Fractionation, the process of splitting natural gas liquids (NGLs) into purity products — ethane, propane, butanes and natural gasoline — is as important to the NGL market as refining is to the crude and products markets. In fact, the functions are quite similar — take a raw material with no direct use and transform it into usable products.
In the past, we considered the implications of a tight fractionation market, but did not get the NGL heebie-jeebies. So what has changed? The answer is mostly one of magnitude.

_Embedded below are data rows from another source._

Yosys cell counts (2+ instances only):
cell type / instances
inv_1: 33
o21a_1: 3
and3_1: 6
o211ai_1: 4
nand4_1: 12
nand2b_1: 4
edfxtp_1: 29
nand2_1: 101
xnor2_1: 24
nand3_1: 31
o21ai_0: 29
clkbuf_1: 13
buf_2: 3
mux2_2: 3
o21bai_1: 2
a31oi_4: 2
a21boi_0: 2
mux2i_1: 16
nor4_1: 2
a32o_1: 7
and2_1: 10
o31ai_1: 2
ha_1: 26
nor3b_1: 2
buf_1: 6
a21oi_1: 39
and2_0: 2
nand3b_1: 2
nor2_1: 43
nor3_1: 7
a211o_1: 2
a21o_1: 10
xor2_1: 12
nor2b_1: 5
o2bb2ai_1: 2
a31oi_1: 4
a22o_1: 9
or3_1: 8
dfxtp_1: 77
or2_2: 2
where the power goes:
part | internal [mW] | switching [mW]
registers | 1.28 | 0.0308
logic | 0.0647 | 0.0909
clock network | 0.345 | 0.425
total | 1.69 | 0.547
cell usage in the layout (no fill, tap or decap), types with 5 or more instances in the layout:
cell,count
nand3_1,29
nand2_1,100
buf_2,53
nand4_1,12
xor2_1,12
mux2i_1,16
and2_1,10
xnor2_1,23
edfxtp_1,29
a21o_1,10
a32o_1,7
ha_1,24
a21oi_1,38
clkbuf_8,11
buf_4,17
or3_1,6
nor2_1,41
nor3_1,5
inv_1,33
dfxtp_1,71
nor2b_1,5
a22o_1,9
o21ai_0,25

The situation is quickly becoming more dire. Fractionation capacity in Mont Belvieu, the rest of Texas and Louisiana is running at or near full capacity. Railcars of “x-grade” NGLs (mixed NGLs with less ethane than y-grade that can be transported by rail) are fanning out across the country looking for open fractionator space.  Marcellus/Utica fractionators are being inundated with barrels from as far away as the Permian. Some midstream companies that move y-grade from the Permian through Mont Belvieu fractionation are said to be charging between 70 and 80 c/gal for spot transportation and fractionation fees (T&F), up from 15 c/gal before all this started. 

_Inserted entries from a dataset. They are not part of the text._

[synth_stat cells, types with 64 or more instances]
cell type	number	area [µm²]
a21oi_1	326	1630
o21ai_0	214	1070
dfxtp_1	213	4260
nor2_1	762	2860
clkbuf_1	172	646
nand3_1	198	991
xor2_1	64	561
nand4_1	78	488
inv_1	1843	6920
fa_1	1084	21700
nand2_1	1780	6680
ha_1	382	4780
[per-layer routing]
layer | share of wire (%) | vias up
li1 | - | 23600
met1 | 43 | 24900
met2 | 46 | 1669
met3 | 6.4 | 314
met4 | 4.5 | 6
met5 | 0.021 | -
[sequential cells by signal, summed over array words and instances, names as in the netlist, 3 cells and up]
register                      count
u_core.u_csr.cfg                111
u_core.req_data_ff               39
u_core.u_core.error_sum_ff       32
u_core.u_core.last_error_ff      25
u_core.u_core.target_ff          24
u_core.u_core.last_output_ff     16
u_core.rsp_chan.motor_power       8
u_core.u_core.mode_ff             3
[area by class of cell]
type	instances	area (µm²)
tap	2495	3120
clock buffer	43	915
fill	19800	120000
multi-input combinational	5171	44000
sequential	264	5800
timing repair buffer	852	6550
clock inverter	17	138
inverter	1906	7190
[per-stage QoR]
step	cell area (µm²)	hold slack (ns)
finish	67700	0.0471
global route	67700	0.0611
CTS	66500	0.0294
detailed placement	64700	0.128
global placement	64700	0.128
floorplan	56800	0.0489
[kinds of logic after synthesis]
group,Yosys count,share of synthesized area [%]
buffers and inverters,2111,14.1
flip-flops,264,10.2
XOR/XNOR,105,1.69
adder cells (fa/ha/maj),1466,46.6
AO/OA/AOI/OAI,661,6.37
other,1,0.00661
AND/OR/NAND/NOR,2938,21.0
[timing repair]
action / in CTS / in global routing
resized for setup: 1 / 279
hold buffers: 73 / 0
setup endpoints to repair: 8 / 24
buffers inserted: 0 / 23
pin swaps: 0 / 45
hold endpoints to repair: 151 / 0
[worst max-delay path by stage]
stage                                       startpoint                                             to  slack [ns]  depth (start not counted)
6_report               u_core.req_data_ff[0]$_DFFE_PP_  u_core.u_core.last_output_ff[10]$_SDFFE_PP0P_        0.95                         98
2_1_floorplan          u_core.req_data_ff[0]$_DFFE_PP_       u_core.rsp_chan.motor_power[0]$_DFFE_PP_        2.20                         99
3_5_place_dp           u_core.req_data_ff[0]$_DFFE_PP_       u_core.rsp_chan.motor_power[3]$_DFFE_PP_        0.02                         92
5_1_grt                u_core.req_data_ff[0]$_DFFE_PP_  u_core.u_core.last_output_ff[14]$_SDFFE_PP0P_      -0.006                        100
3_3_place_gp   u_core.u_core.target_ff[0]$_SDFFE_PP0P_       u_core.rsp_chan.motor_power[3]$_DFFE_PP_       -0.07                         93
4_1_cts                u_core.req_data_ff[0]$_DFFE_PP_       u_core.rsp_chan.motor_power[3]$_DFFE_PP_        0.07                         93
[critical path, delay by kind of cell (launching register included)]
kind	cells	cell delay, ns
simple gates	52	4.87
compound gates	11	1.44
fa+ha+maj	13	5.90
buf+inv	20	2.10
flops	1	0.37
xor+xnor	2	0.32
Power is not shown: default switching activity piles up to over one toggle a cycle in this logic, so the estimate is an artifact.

I remember years ago, when I first started blogging, I had no clue about y-grade, ethane rejection, fractionation, etc., but thanks to readers I understand it a bit better.

Those receiving royalties from North Dakota operators may have noticed it also.

From the FAQ page:
39. With regard to proceeds on a royalty check, what do the letters "O," "G," and "P" stand for?

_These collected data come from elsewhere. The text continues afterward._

### config.mk
export PLATFORM = sky130hd
export DESIGN_NAME = amp_relay_power_sequencer_unit
export DESIGN_NICKNAME = d
export VERILOG_FILES = /design/src/arps_pkg.sv /design/src/amp_relay_power_sequencer_unit.sv /design/src/arps_debounce.sv /design/src/arps_seq.sv
export SDC_FILE = /design/constraint.sdc
export NUM_CORES = 1
export LEC_CHECK = 0
export ABC_AREA = 1
export BUFFER_PORTS_ARGS = -buffer_cell sky130_fd_sc_hd__buf_4
export CORE_MARGIN = 3
export CORE_UTILIZATION = 25
export CTS_BUF_LIST = sky130_fd_sc_hd__clkbuf_4 sky130_fd_sc_hd__clkbuf_8 sky130_fd_sc_hd__clkbuf_16
export CTS_CLUSTER_DIAMETER = 50
export DETAILED_ROUTE_END_ITERATION = 8
export PLACE_DENSITY = 0.45
export SKIP_LAST_GASP = 1
export SLEW_MARGIN = 10
export SYNTH_ARGS = -nofsm -noshare
export SYNTH_HDL_FRONTEND = slang
export SYNTH_SLANG_ARGS = --single-unit
### constraint.sdc
create_clock -name clk -period 3.51 [get_ports clk]
set_input_delay 0.351 -clock clk [delete_from_list [all_inputs] [get_ports clk]]
set_output_delay 0.351 -clock clk [all_outputs]
set_load 0.01 [all_outputs]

"O" for oil. "G" for natural gas. "P" for plant products.  As the gas is processed and purified for transportation, by products like natural gas condensate, sulfur, ethane, and natural gas liquids like butane, propane, isobutane, and pentanes are produced and sold. Source. On some royalty checks "P" will be abbreviated at "PPROD." The Bakken Shale Discussion Group has a nice discussion on "plant products" (this site is down).
57. Oil is generally "measured" in barrels (bbls). Is the volume of natural gas liquid (NGL) ("wet" natural gas) also expressed in bbls? No, NGLs are generally expressed in gallons, according to a comment sent in by a chemical engineer.  Incidentally, some think the "additional" "b" comes from "blue barrels." From RBN Energy:
There’s one more aspect of NGL markets that must have been designed to confuse outsiders, because it certainly does.  NGL quantities are quoted in barrels.  NGL prices are quoted in gallons.  Really.  So I’ll sell you 10,000 barrels of non-TET normal butane for $1.36 per gallon.  It never occurs to NGL people to convert either the quantity to gallons or the price to a per barrel number.  They think of everything multiplied by or divided by 42.  Go figure.  And BTW, propane retail people do think in gallons - but that’s another story.
58. What is meant by natural gas liquids? RBN provides a great primer on natural gas liquids, or wet natural gas. Briefly: Natural Gasoline  - C5s; Normal Butane – NC4, Isobutane  - IC4.